Değirmençay (formerly Erçel) is a neighbourhood in the municipality and district of Yenişehir, Mersin Province, Turkey. Its population is 868 (2022). Before the 2013 reorganisation, it was a town (belde).

== Geography ==
The town is in the rural area of Yenişehir district which itself is an intracity district of Mersin. It is situated in the Toros Mountains with an average elevation of 600 m (1830 ft). It is relatively close to plains and the Mediterranean Sea coast. The bird's flight distance to Mediterranean Sea coast is 17 km and the road distance to Mersin is 25 km.

== History ==
The village called Erçel may be as old as 300 years. But there are traces of human habitation even before the village was founded. In particular there are ruins of two castles named Manavşa (to the north) and Başnalar (to the south east) Erçel was an important center of Turkish resistance during the Franco-Turkish War just after the First World War.
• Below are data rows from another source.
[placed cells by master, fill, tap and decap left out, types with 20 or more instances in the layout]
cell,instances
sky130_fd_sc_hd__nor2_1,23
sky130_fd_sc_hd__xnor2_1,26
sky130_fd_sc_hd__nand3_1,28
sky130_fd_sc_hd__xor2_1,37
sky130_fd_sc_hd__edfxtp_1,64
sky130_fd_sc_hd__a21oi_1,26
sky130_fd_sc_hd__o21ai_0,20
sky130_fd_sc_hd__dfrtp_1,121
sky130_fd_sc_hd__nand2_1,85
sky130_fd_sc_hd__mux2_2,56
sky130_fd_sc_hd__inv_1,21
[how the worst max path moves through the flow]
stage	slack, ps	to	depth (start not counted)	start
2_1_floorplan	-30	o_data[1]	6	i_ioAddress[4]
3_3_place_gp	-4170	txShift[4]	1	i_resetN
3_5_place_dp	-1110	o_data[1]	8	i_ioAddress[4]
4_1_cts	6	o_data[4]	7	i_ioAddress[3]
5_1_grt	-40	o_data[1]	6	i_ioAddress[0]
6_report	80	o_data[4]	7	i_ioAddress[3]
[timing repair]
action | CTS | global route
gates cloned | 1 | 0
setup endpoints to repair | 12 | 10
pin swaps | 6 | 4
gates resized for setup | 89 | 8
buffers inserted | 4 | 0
===== config.mk =====
export PLATFORM = sky130hd
export DESIGN_NAME = cu_pipe
export DESIGN_NICKNAME = d
export VERILOG_FILES = /design/src/rtl/cu_pipe.sv
export SDC_FILE = /design/constraint.sdc
export NUM_CORES = 1
export LEC_CHECK = 0
export BUFFER_PORTS_ARGS = -buffer_cell sky130_fd_sc_hd__buf_2
export CAP_MARGIN = 15
export CORE_MARGIN = 4
export CORE_UTILIZATION = 48
export DETAILED_ROUTE_END_ITERATION = 16
export HOLD_SLACK_MARGIN = 0.12
export PLACE_DENSITY = 0.79
export SLEW_MARGIN = 30
export SYNTH_ARGS = -nofsm -noshare
export SYNTH_HDL_FRONTEND = slang
export SYNTH_SLANG_ARGS = --single-unit

===== constraint.sdc =====
create_clock -name clk -period 2.15 [get_ports clk]
set_input_delay 0.43 -clock clk [delete_from_list [all_inputs] [get_ports clk]]
set_output_delay 0.43 -clock clk [all_outputs]
set_load 0.03 [all_outputs]

===== src/rtl/cu_pipe.sv =====
// Pipelined RV32I control unit: combinational ID decode, registered ID/EX controls,
// EX-stage branch/jump resolution with flush generation and a saturating redirect counter.
module cu_pipe #(
  parameter int unsigned ALUCTRL_W = 4,
  parameter bit          EN_MUL    = 1'b0,
  parameter int unsigned CNT_W     = 16
) (
  input  logic                 clk,
  input  logic                 rst,
  input  logic [31:0]          instr_d,
  input  logic                 valid_d,
  input  logic                 stall,
  input  logic                 Zero_e,
  input  logic                 LtS_e,
  input  logic                 LtU_e,
  output logic [2:0]           ImmSrc_d,
  output logic                 RegWrite_e,
  output logic                 MemWrite_e,
  output logic [1:0]           ResultSrc_e,
  output logic                 ALUsrc_e,
  output logic [ALUCTRL_W-1:0] ALUctrl_e,
  output logic [1:0]           PCsrc_e,
  output logic                 Flush,
  output logic                 illegal_e,
  output logic [CNT_W-1:0]     redirect_cnt
);

  localparam logic [6:0] OpR      = 7'b0110011;
  localparam logic [6:0] OpI      = 7'b0010011;
  localparam logic [6:0] OpLoad   = 7'b0000011;
  localparam logic [6:0] OpStore  = 7'b0100011;
  localparam logic [6:0] OpBranch = 7'b1100011;
  localparam logic [6:0] OpJal    = 7'b1101111;
  localparam logic [6:0] OpJalr   = 7'b1100111;
  localparam logic [6:0] OpLui    = 7'b0110111;
  localparam logic [6:0] OpAuipc  = 7'b0010111;

  localparam logic [3:0] AluAdd   = 4'b0000;
  localparam logic [3:0] AluSub   = 4'b0001;
  localparam logic [3:0] AluAnd   = 4'b0010;
  localparam logic [3:0] AluOr    = 4'b0011;
  localparam logic [3:0] AluXor   = 4'b0100;
  localparam logic [3:0] AluSll   = 4'b0101;
  localparam logic [3:0] AluSrl   = 4'b0110;
  localparam logic [3:0] AluSra   = 4'b0111;
  localparam logic [3:0] AluSlt   = 4'b1000;
  localparam logic [3:0] AluSltu  = 4'b1001;
  localparam logic [3:0] AluPassb = 4'b1010;
  localparam logic [3:0] AluMul   = 4'b1011;

  typedef struct packed {
    logic       reg_write;
    logic       mem_write;
    logic [1:0] result_src;
    logic       alu_src;
    logic [3:0] alu_ctrl;
    logic       branch;
    logic       jump;
    logic       jalr;
    logic       illegal;
    logic [2:0] funct3;
  } ctl_t;

  logic [6:0] opcode;
  logic [2:0] funct3;
  logic [6:0] funct7;
  ctl_t       dec;
  ctl_t       ex_q;
  logic       taken;
  logic [CNT_W-1:0] cnt_q;
  logic       unused_instr;

  assign opcode = instr_d[6:0];
  assign funct3 = instr_d[14:12];
  assign funct7 = instr_d[31:25];
  // Register specifiers and immediates are handled by the datapath.
  assign unused_instr = ^{instr_d[24:15], instr_d[11:7]};

  // alt selects SUB for funct3=000 and SRA for funct3=101.
  function automatic logic [3:0] alu_op(input logic [2:0] f3, input logic alt);
    logic [3:0] op;
    case (f3)
      3'b000:  op = alt ? AluSub : AluAdd;
      3'b001:  op = AluSll;
      3'b010:  op = AluSlt;
      3'b011:  op = AluSltu;
      3'b100:  op = AluXor;
      3'b101:  op = alt ? AluSra : AluSrl;
      3'b110:  op = AluOr;
      default: op = AluAnd;
    endcase
    return op;
  endfunction

  always_comb begin
    dec      = '0;
    ImmSrc_d = 3'b000;
    case (opcode)
      OpR: begin
        if (funct7 == 7'b0000001) begin
          if (EN_MUL && funct3 == 3'b000) begin
            dec.reg_write = 1'b1;
            dec.alu_ctrl  = AluMul;
          end else begin
            dec.illegal = 1'b1;
          end
        end else begin
          dec.reg_write = 1'b1;
          dec.alu_ctrl  = alu_op(funct3, funct7[5]);
        end
      end
      OpI: begin
        dec.reg_write = 1'b1;
        dec.alu_src   = 1'b1;
        dec.alu_ctrl  = alu_op(funct3, funct3 == 3'b101 && funct7[5]);
      end
      OpLoad: begin
        dec.reg_write  = 1'b1;
        dec.result_src = 2'b01;
        dec.alu_src    = 1'b1;
        dec.alu_ctrl   = AluAdd;
      end
      OpStore: begin
        dec.mem_write = 1'b1;
        dec.alu_src   = 1'b1;
        dec.alu_ctrl  = AluAdd;
        ImmSrc_d      = 3'b001;
      end
      OpBranch: begin
        if (funct3[2:1] == 2'b01) begin
          dec.illegal = 1'b1;
        end else begin
          dec.branch   = 1'b1;
          dec.alu_ctrl = AluSub;
          dec.funct3   = funct3;
          ImmSrc_d     = 3'b010;
        end
      end
      OpJal: begin
        dec.reg_write  = 1'b1;
        dec.result_src = 2'b10;
        dec.jump       = 1'b1;
        ImmSrc_d       = 3'b100;
      end
      OpJalr: begin
        dec.reg_write  = 1'b1;
        dec.result_src = 2'b10;
        dec.alu_src    = 1'b1;
        dec.alu_ctrl   = AluAdd;
        dec.jalr       = 1'b1;
      end
      OpLui: begin
        dec.reg_write = 1'b1;
        dec.alu_src   = 1'b1;
        dec.alu_ctrl  = AluPassb;
        ImmSrc_d      = 3'b011;
      end
      OpAuipc: begin
        dec.reg_write = 1'b1;
        dec.alu_src   = 1'b1;
        dec.alu_ctrl  = AluAdd;
        ImmSrc_d      = 3'b011;
      end
      default: dec.illegal = 1'b1;
    endcase
  end

  // Flush wins over stall so a held ID instruction is squashed on redirect.
  always_ff @(posedge clk or posedge rst) begin
    if (rst) begin
      ex_q <= '0;
    end else if (Flush) begin
      ex_q <= '0;
    end else if (!stall) begin
      ex_q <= valid_d ? dec : '0;
    end
  end

  always_comb begin
    taken = 1'b0;
    case (ex_q.funct3)
      3'b000:  taken = Zero_e;
      3'b001:  taken = !Zero_e;
      3'b100:  taken = LtS_e;
      3'b101:  taken = !LtS_e;
      3'b110:  taken = LtU_e;
      3'b111:  taken = !LtU_e;
      default: taken = 1'b0;
    endcase
  end

  always_comb begin
    PCsrc_e = 2'b00;
    if (ex_q.jalr) begin
      PCsrc_e = 2'b10;
    end else if (ex_q.jump || (ex_q.branch && taken)) begin
      PCsrc_e = 2'b01;
    end
  end

  assign Flush = (PCsrc_e != 2'b00);

  always_ff @(posedge clk or posedge rst) begin
    if (rst) begin
      cnt_q <= '0;
    end else if (Flush && cnt_q != '1) begin
      cnt_q <= cnt_q + CNT_W'(1);
    end
  end

  assign RegWrite_e   = ex_q.reg_write;
  assign MemWrite_e   = ex_q.mem_write;
  assign ResultSrc_e  = ex_q.result_src;
  assign ALUsrc_e     = ex_q.alu_src;
  assign ALUctrl_e    = ALUCTRL_W'(ex_q.alu_ctrl);
  assign illegal_e    = ex_q.illegal;
  assign redirect_cnt = cnt_q;

endmodule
In 1961 the village was named as Değirmençay. In 1992 the village was declared a township.

== Economy ==

Although a mountain town the agricultural products are not different from those produced in the coastal area. Fruits including all kinds of citrus, pomegranate
apricot along with vegetables are produced around Değirmençay. On more barren fields cereal is also produced. Another promising activity is apiculture.